**Exercise details**
Which lines in the records below contain the word "iSPI"? Report each of them.

**Dataset records**

★ ★ ★

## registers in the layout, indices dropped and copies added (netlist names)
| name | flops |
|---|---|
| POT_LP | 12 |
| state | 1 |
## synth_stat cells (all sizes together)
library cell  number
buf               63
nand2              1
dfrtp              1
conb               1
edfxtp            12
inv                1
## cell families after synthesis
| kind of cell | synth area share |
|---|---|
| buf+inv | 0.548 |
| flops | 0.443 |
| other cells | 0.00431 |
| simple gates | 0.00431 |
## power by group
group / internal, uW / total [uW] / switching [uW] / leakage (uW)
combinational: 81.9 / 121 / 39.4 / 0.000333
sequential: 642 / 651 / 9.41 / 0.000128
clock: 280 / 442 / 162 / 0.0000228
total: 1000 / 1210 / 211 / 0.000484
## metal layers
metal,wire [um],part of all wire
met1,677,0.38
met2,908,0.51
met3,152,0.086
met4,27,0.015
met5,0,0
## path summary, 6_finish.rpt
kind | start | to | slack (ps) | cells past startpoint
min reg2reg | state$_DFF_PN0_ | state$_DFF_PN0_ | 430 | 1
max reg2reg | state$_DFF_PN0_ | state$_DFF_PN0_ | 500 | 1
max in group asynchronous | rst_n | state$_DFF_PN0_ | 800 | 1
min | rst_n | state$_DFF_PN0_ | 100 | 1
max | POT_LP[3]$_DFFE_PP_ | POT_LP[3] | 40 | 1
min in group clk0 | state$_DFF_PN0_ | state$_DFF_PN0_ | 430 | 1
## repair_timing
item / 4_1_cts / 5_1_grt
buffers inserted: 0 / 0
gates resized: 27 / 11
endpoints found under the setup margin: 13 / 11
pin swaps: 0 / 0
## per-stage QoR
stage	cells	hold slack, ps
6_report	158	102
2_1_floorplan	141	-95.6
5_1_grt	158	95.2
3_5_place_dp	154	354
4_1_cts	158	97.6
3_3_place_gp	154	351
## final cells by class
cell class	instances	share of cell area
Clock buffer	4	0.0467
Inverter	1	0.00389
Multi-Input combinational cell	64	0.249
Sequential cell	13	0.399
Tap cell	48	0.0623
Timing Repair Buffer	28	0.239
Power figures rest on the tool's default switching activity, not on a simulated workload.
===== /design/flow/design.v =====
module A2D_intf(clk, rst_n, chnnl, strt_cnv, MISO, cnv_cmplt, res, A2D_SS_n, SCLK, MOSI);
input clk, rst_n, MISO, strt_cnv;
input [2:0]chnnl;
output A2D_SS_n, MOSI, SCLK;
output [11:0] res;
output cnv_cmplt;
reg [2:0]state, nxtstate;
reg set_cc, wrt, cnv_cmplt, clr_cc;
reg [11:0] res;
reg [15:0] rd_data, cmd;
wire done;
localparam IDLE = 2'b00;
localparam WAIT = 2'b01;
localparam SPI_snd = 2'b10;
localparam SPI_get = 2'b11;
SPI_mstr iSPI(.clk(clk), .rst_n(rst_n), .SS_n(A2D_SS_n), .SCLK(SCLK), .MISO(MISO), .MOSI(MOSI), .wrt(wrt), .done(done), .rd_data(rd_data), .cmd(cmd));
always @(posedge clk, negedge rst_n) begin
 if(!rst_n)
  state <= IDLE;
 else
  state <= nxtstate;
end
always @(posedge clk, negedge rst_n) begin
 if(!rst_n)
  cnv_cmplt <= 1'b0;
 else if(clr_cc)
  cnv_cmplt <= 1'b0;
 else if(set_cc)
  cnv_cmplt <= 1'b1;
end
always @(*) begin
  wrt = 0;
  set_cc = 0;
  nxtstate = IDLE;
  clr_cc = 0;
  case(state)
	IDLE : begin
	clr_cc = 1;
	if(strt_cnv) begin
		nxtstate = SPI_snd;
		wrt = 1;
	end else 
		nxtstate = IDLE;
	end
	WAIT : begin
		nxtstate = SPI_get;
		wrt = 1;
	end 
	SPI_snd : if(!done) 
		nxtstate = SPI_snd;
	else
		nxtstate = WAIT;
	SPI_get : if(!done)
		nxtstate = SPI_get;
	else begin
	   set_cc = 1;
		nxtstate = IDLE;
	end
	default : nxtstate = IDLE;
  endcase
end  
assign cmd = {2'b00, chnnl, 11'h000};
assign res = rd_data[11:0];
endmodule
module SPI_mstr(
	input clk,
	input rst_n,
	input wrt,
	input MISO,
	input [15:0] cmd,			 
	output reg done,				 
	output [15:0] rd_data,		 
	output SCLK,
	output reg SS_n,
	output MOSI
);
typedef enum reg[1:0] {IDLE,SHIFT,PORCH} state_t;
state_t state, nxt_state;
reg [4:0] dec_cnt, shft_cnt;
reg [15:0] shft_reg;
reg clr_done, set_done;
reg rst_cnt, en_cnt, shft;
assign MOSI = shft_reg[15];
assign rd_data = shft_reg;
always @(posedge clk, negedge rst_n) begin
	if (!rst_n) begin
		done <= 1'b0;
		SS_n <= 1'b0;
	end else if(set_done) begin
		done <= 1'b1;
		SS_n <= 1'b1;
	end else if(clr_done) begin
		done <= 1'b0;
		SS_n <= 1'b0;
	end
end
always @(posedge clk, negedge rst_n) 
	if(!rst_n)
		dec_cnt <= 5'h18;
	else if(rst_cnt)
		dec_cnt	<= 5'h18;
	else
		dec_cnt <= dec_cnt - 1;
assign SCLK = dec_cnt[4];
always @(posedge clk, negedge rst_n)
	if(!rst_n)
		shft_cnt <= 5'h00;
	else if(en_cnt)
		shft_cnt <= shft_cnt + 1;
always @(posedge clk)
	if (wrt)
		shft_reg <= cmd;
    else if (shft)
		shft_reg <= {shft_reg[14:0],MISO};
always @(posedge clk, negedge rst_n)
	if(!rst_n)
		state = IDLE;
	else 
		state = nxt_state;
always @(*) begin
	rst_cnt = 0;
	en_cnt = 0;
	shft = 0;
	set_done = 0;
	clr_done = 0;
	nxt_state = IDLE;
	case (state)
		IDLE : begin
			rst_cnt = 1'b1;
			if (wrt) begin
				nxt_state = SHIFT;
				clr_done = 1'b1;
			end
			else 
				nxt_state = IDLE;
		end
		SHIFT : begin
			en_cnt = (dec_cnt == 5'b11110) ? 1'b1 : 1'b0;
			shft = (dec_cnt == 5'b11110) ? 1'b1 : 1'b0;
			if (shft_cnt[4])
				nxt_state = PORCH;
			else
				nxt_state = SHIFT;
		end
		PORCH : begin
			if (dec_cnt == 5'b11000) begin
				nxt_state = IDLE;
				set_done = 1'b1;
			end
			else
				nxt_state = PORCH;
		end
		default : nxt_state = IDLE;
	endcase
end
endmodule

===== /design/flow/run.sh =====
#!/bin/bash
# OpenROAD 26Q1-2900-gdf79404cd8, Yosys 0.63+post, stock flow scripts
make -C /OpenROAD-flow-scripts/flow DESIGN_CONFIG=/design/flow/config.mk WORK_HOME=/design/flow/orfs finish

===== /design/flow/config.mk =====
export PLATFORM = sky130hd
export DESIGN_NAME = A2D_intf
export DESIGN_NICKNAME = A2D_intf
export VERILOG_FILES = /design/flow/design.v
export SDC_FILE = /design/flow/constraint.sdc
export NUM_CORES = 4
export LEC_CHECK = 1
export CORE_AREA = 10 10 98 98
export DIE_AREA = 0 0 108 108

===== /design/flow/constraint.sdc =====
current_design A2D_intf

set clk_period 2.0
set clk_io_pct 0.2

create_clock -name clk0 -period $clk_period [get_ports {clk}]

set non_clock_inputs [all_inputs -no_clocks]
set_input_delay [expr $clk_period * $clk_io_pct] -clock clk0 $non_clock_inputs
set_output_delay [expr $clk_period * $clk_io_pct] -clock clk0 [all_outputs]

==> flow_summary.ini <==
; synthesis and place-and-route metrics
[global_route]
grt_busiest_layer = met2
grt_max_degree = 20
grt_pass1_wl_um = 4770
gr-usage-met1_pct = 6.92
grt_pass1_vias = 976
grt_usage_pct = 5.04
grt_overflow_total = 0
use_met2_pct = 7.84
antenna_found_initial = 0
gr-usage-met3_pct = 1.51

[timing]
max_freq_mhz = 585
maxSlewViolCount = 0
setup_tns_ps = 0
min_period_ps = 1710
worst_hold_slack_ps = 449
tightest_slew_ps = 361
setup_slack_ps = 290
setup_violations = 0
fin_crit_sh_pct = 85.5
maxSlewHeadroom_pct = 76.0
hold_violations = 0
rsz0062_at_grt = no
final.setup_skew_ps = 5.75

[clock_network]
clkLatencyLatePin_ps = 280
clk_pin_slew_ps = 60
clock-sinks = 35
postCtsSetupRepairBufs = 0
cts_max_path_buffers = 2
post_cts_resized = 0
cts_buffers = 5
hold_buffers = 0
cts_tree = built
cts_max_level = 2
cts_root_buf = clkbuf_8

[pwr]
p_per_area_nw_per_um2 = 672
seqPwrFrac_pct = 58.3
p_leak_uw = 0.000747
vdd_drop_max_mv = 0.190
combPwrFrac_pct = 2.8
switchingPower_uw = 258
switching_share_pct = 20.9
power.internal_uw = 977
clock_power_share_pct = 38.9

[routing]
routedWlPerCell_um = 10.9
drc_errors = 0
drt_pre_antenna_iters = 4
ant_nets = 0
dr.first_iter.drc_count = 43
insertedDiodeCount = 0
drt-total-wl_um = 2810
vias = 930
drt-vias-per-instance = 3.60

[synth]
syn_area_um2 = 1490
synth_chip_area_um2 = 1490
yosys.area.top_type = dfrtp_1
netlist-cell-type-count = 29
yosysTopAreaCellShare_pct = 25.1
numSynthFlops = 35
ys_cells = 137
avgSynthCellArea_um2 = 10.9
syn_inst = 137
topCellsByArea = dfrtp_1, dfxtp_1, mux2i_1, dfstp_2, buf_4
ys_seq_share_pct = 55.7
ys_warn_count = 4

[die]
die-width_um = 108
fp.dieH_um = 108
die_area_um2 = 11700
placementRows = 32
fp_util_pct = 19.5
io_pins = 23
core_um2 = 7650

[critical_path]
critPathKind = flop to output pin
critical_path_buf_inv_count = 1
slowest_delay_ps = 560
cp.required_ps = 1600
cp_top_family = flip-flops
critPathLaunchType = flop
worstPathArrival_ps = 1310
cp_cell_sequence = clkdlybuf4s50_1
end_kind = output pin
slowest_stage = dfstp_2
path_max_fanout = 4

[run]
log.warning_count = 26
max-cap-violations = 0

[final_layout]
post-route-util_pct = 24.0
layout_top_cell = nand2_1
largest_register_ffs = 16
layout_top_cells = nand2_1, clkdlybuf4s50_1, dfrtp_1
area_delta_synth_final_pct = 23.1
final_area_um2 = 1840
drive_above_1_share_pct = 10.3

[place]
place_area_um2 = 1760
dpl_worst_slack_ps = 234
gp_congestion = 0.765
io_buffers = 22
hpwl_um = 2100

[status]
status = finished, final reports clean

[worst_hold_path]
min_path_type = flop to flop
## metal layers
metal  routed length [um]  vias to the layer above
li1                     -                      477
met1                 1340                      432
met2                 1290                       15
met3                  120                        6
met4                   53                        0
met5                    0                        -
## final cells by class
class,instances,area (um2)
clock buffers,6,72.6
clock inverters,2,8.76
fillers,795,5810
inverters,5,18.8
multi-input cells,82,529
flip-flops and latches,35,831
well taps,102,128
repair buffers,26,250
## power groups by stage
stage	clock network, uW	registers, uW	logic, uW
5_1_grt	527	720	40.0
6_report	480	720	35.2
4_1_cts	503	720	36.8
## logic make-up (layout without fill, tap and decap cells)
kind of cell	count (synthesis)	after routing	synth area share, %
simple gates	45	45	13.2
flops	35	35	55.7
buf+inv	20	39	8.88
mux	14	14	9.47
compound gates	13	13	6.12
xor+xnor	7	7	4.11
fa+ha+maj	3	3	2.51
## stage by stage
stage | cells | total power (uW)
6_report | 258 | 1240
5_1_grt | 258 | 1290
4_1_cts | 258 | 1260
3_5_place_dp | 250 | 771
3_3_place_gp | 250 | 770
2_1_floorplan | 137 | 742
## cell usage after synthesis
master	number
a21oi_2	1
o21ai_0	5
mux2_2	1
inv_1	5
and2_1	2
nand2b_1	2
dfstp_2	4
nor3_1	3
a21oi_1	1
buf_6	1
buf_2	1
mux2i_1	13
xor2_1	3
a21o_1	2
dfrtp_1	15
a22o_1	2
xnor2_1	4
nand4_1	1
edfxtp_1	3
and2b_1	1
a32o_1	2
nand3_1	2
or2_1	1
buf_4	13
nor3b_1	1
nor2_1	6
ha_1	3
dfxtp_1	13
nand2_1	26
## path summary, 6_finish.rpt
kind | cells after the start | startpoint | end | slack, ps
worst max-delay path | 1 | iSPI.dec_cnt[4] | SCLK | 290
max in group asynchronous | 2 | rst_n | iSPI.dec_cnt[4] | 1260
min in group asynchronous | 2 | rst_n | cnv_cmplt | 470
worst min-delay path | 1 | iSPI.dec_cnt[0] | iSPI.dec_cnt[0] | 450
worst max register to register | 5 | iSPI.dec_cnt[0] | iSPI.shft_reg[13] | 420
worst min register to register | 1 | iSPI.dec_cnt[0] | iSPI.dec_cnt[0] | 450
Power is estimated from default activity; no workload was simulated.
==> ./design.v <==
`timescale 1ns / 1ns
module divider_unsigned (
    input  wire [31:0] i_dividend,
    input  wire [31:0] i_divisor,
    output wire [31:0] o_remainder,
    output wire [31:0] o_quotient
);
    wire [31:0] div_array[33];
    wire [31:0] rem_array[33];
    wire [31:0] quo_array[33];
    assign div_array[0] = i_dividend;
    assign rem_array[0] = 32'b0;
    assign quo_array[0] = 32'b0;
    genvar i;
    generate
        for (i = 0; i < 32; i = i + 1) begin
            divu_1iter intermediate_divider(
                .i_dividend(div_array[i]), 
                .i_divisor(i_divisor), 
                .i_remainder(rem_array[i]), 
                .i_quotient(quo_array[i]), 
                .o_dividend(div_array[i+1]), 
                .o_remainder(rem_array[i+1]), 
                .o_quotient(quo_array[i+1])
                );
        end
    endgenerate
    assign o_quotient = quo_array[32];
    assign o_remainder = rem_array[32];
endmodule
module divu_1iter (
    input  wire [31:0] i_dividend,
    input  wire [31:0] i_divisor,
    input  wire [31:0] i_remainder,
    input  wire [31:0] i_quotient,
    output wire [31:0] o_dividend,
    output wire [31:0] o_remainder,
    output wire [31:0] o_quotient
);
    logic [31:0] quo, rem, div;
    always_comb begin
        rem = ((i_remainder << 1) | ((i_dividend >> 31) & 32'b1));
        if (rem < i_divisor) begin
            quo = i_quotient << 1;
        end else begin
            quo = ((i_quotient << 1) | 32'b1);
            rem = rem - i_divisor;
        end
        div = i_dividend << 1;
    end
    assign o_quotient = quo;
    assign o_dividend = div;
    assign o_remainder = rem;
endmodule
==> ./run.sh <==
#!/bin/bash
# OpenROAD 26Q1-2900-gdf79404cd8, Yosys 0.63+post, stock flow scripts
make -C /OpenROAD-flow-scripts/flow DESIGN_CONFIG=/design/flow/config.mk WORK_HOME=/design/flow/orfs finish
==> ./config.mk <==
export PLATFORM = sky130hd
export DESIGN_NAME = divider_unsigned
export DESIGN_NICKNAME = divider_unsigned
export VERILOG_FILES = /design/flow/design.v
export SDC_FILE = /design/flow/constraint.sdc
export NUM_CORES = 4
export LEC_CHECK = 1
export CORE_UTILIZATION = 40
==> ./constraint.sdc <==
current_design divider_unsigned

set clk_period 277.1
set clk_io_pct 0.2

create_clock -name clk0 -period $clk_period

set non_clock_inputs [all_inputs -no_clocks]
set_input_delay [expr $clk_period * $clk_io_pct] -clock clk0 $non_clock_inputs
set_output_delay [expr $clk_period * $clk_io_pct] -clock clk0 [all_outputs]
==> impl_metrics.csv <==
group,metric,value,unit
yosys,ys_types,120,
drt,dr_total_vias,72940,
clock_network,post_cts_buffers,0,
grt,grt_max_degree,58,
yosys,mux_area_share,3.036,%
drt,viasPerCell,6.421,
place,dp_slack,58.36,ns
setup_path,cp.arrival,166.57,ns
layout,finalInstanceArea,0.06626,sq mm
drt,wl,297.5,mm
floorplan,core_area,0.1528,sq mm
floorplan,die_area,0.1563,sq mm
drt,drc,0,
yosys,yosysSeqAreaShare,0,%
power,internal_power,0.2931,W
floorplan,initial_utilization,40.49,%
min_path,hold_class,"input pin to primary output",
clock_network,hold_buffers,0,
timing,hold_violations,0,
layout,fill_cells,15990,
yosys,synth-adder-area-share,21.10,%
power,power.switching,0.4405,W
layout,combGateArea,0.05933,sq mm
yosys,synth.cell_area,0.06187,sq mm
layout,drive_above_1_share,5.865,%
setup_path,required,221.68,ns
drt,drt_iter0_drc,6682,
timing,tns,0,ns
timing,slew_headroom,4.703,%
layout,flops,0,
floorplan,ios,128,
setup_path,crit_type,"input pin to primary output",
yosys,ys_cells,9251,
yosys,yosys.area_share.xor_xnor,9.768,%
timing,worstMarginPinSlew,1.421,ns
timing,setup_viol,0,
yosys,yosysTopAreaCellShare,20.10,%
status,status,"completed",
timing,rsz0062_at_grt,"no",
setup_path,slowest_delay,1.23,ns
timing,fin_crit_sh,80.11,%
grt,grt_use_total,37.10,%
yosys,yosysTopAreaCell,"ha_1",
power,netSwitchingFraction,60.05,%
place,io_buffers,128,
layout,area_delta_synth_final,7.094,%
place,dp_hpwl,240.5,mm
setup_path,cp_common_cell,"buf_4",
floorplan,std_cell_rows,143,
setup_path,end_kind,"primary output",
drt,firstDrtPassIters,8,
job,warnings,32,
floorplan,die_w,395.3,um
yosys,ys_chip_area,0.06187,sq mm
place,dpl_cell_area,0.06625,sq mm
timing,final_max_slew_viol_count,0,
grt,antenna_found_initial,10,
layout,regArea,0,sq um
drt,antenna_left,0,
grt,grt_pass1_vias,66630,
drt,wire_per_inst,26.19,um
timing,fmax,4.505,MHz
power,power.leakage,30.33,nW
yosys,synth.area.top_cells,"ha_1, a21oi_1, xnor2_1",
floorplan,die_y,395.3,um
setup_path,endpoint,"o_remainder[27]",
yosys,syn_inst,9251,
setup_path,start_kind,"input pin",
yosys,synth_warnings,2,
timing,period_needed,221.99,ns
layout,clkbuf_count,0,
job,drv_cap,0,
grt,grt_overflow,0,
setup_path,critPathLaunch,"i_dividend[31]",
yosys,syn_area_per_cell,6.688,sq um
power,power_density,11070,mW/mm^2
setup_path,slowest_stage,"a222oi_1",
clock_network,postCtsResizedCells,0,
timing,fin_ws,55.11,ns
power,peakVddDrop,0.009187,V
place,place.gp.congestion,1.082,
grt,grt_pass1_wl,433.7,mm
yosys,top_logic_kind,"AND-OR/OR-AND gates",
yosys,yosys.area_share.simple,24.05,%
setup_path,critPathMaxFanout,57,
yosys,aoi_share,37.71,%
==> per-stage QoR <==
stage / util, % / total power, W / instances / hold WS (ns)
2_1_floorplan: - / 0.8901 / 9265 / 110.92
5_1_grt: 43.36 / 0.7709 / 11360 / 111.86
6_report: 43.36 / 0.7336 / 11360 / 111.81
4_1_cts: 43.36 / 0.7481 / 11360 / 111.82
3_5_place_dp: 43.36 / 0.7472 / 11360 / 111.81
3_3_place_gp: 43.36 / 0.7468 / 11360 / 111.82
==> power groups by stage <==
| stage | clock network (W) | logic (W) | registers, W |
|---|---|---|---|
| 4_1_cts | 0 | 0.748 | 0 |
| 5_1_grt | 0 | 0.771 | 0 |
==> logic make-up after synthesis <==
| group | count (synthesis) |
|---|---|
| compound gates | 3470 |
| xor+xnor | 690 |
| fa+ha+maj | 1025 |
| buf+inv | 695 |
| mux | 176 |
| other cells | 1 |
| simple gates | 3194 |
==> how the worst min path moves through the flow <==
stage	depth (start not counted)	start	to	slack (ns)
after global routing	4	i_dividend[0]	o_remainder[0]	111.86
after CTS	4	i_dividend[0]	o_remainder[0]	111.82
final	4	i_dividend[0]	o_remainder[0]	111.81
==> worst max-delay path, delay by kind of cell <==
| kind | cells | cell delay [ns] |
|---|---|---|
| buffers and inverters | 73 | 21.49 |
| AND/OR/NAND/NOR | 94 | 22.95 |
| XOR/XNOR | 2 | 0.43 |
| AND-OR/OR-AND | 174 | 52.44 |
| adder cells (fa/ha/maj) | 33 | 11.10 |
| multiplexers | 4 | 1.98 |
==> final cells by class <==
type	instances	area share, %
Timing Repair Buffer	310	4.079
Antenna cell	4	0.01511
Inverter	446	2.527
Tap cell	2030	3.833
Multi-Input combinational cell	8570	89.55
==> per-layer routing <==
layer  share of wire [%]  vias up  global-route usage, %
li1                    -    34790                      -
met2                  42     3244                  56.05
met5              0.0034        -                      0
met4                 5.7        2                  17.30
met3                 8.3      698                  5.607
met1                  43    34210                  51.70
==> placed cells by master, fill, tap and decap left out, types with 239 or more instances in the layout <==
master	synthesis	routed
a21o_1	381	381
xnor2_1	451	451
nor2_1	888	883
nor3_1	239	239
o21ai_0	662	661
o21a_1	278	278
ha_1	994	994
nand2_1	1042	1042
xor2_1	239	239
a21oi_1	834	832
inv_1	424	392
==> synthesized netlist by cell type, drive strengths merged, types with 151 or more instances <==
cell type  instances
xor2             239
clkbuf           162
inv              440
nor2             895
nand3            204
o21a             279
nand2           1044
nand2b           151
nor3             245
a21o             381
ha               994
o21ai            693
a31oi            163
a21oi            842
xnor2            451
Power and IR drop assume default switching activity.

★ ★ ★

**Answer for this exercise**
SPI_mstr iSPI(.clk(clk), .rst_n(rst_n), .SS_n(A2D_SS_n), .SCLK(SCLK), .MISO(MISO), .MOSI(MOSI), .wrt(wrt), .done(done), .rd_data(rd_data), .cmd(cmd));
worst max-delay path | 1 | iSPI.dec_cnt[4] | SCLK | 290
max in group asynchronous | 2 | rst_n | iSPI.dec_cnt[4] | 1260
worst min-delay path | 1 | iSPI.dec_cnt[0] | iSPI.dec_cnt[0] | 450
worst max register to register | 5 | iSPI.dec_cnt[0] | iSPI.shft_reg[13] | 420
worst min register to register | 1 | iSPI.dec_cnt[0] | iSPI.dec_cnt[0] | 450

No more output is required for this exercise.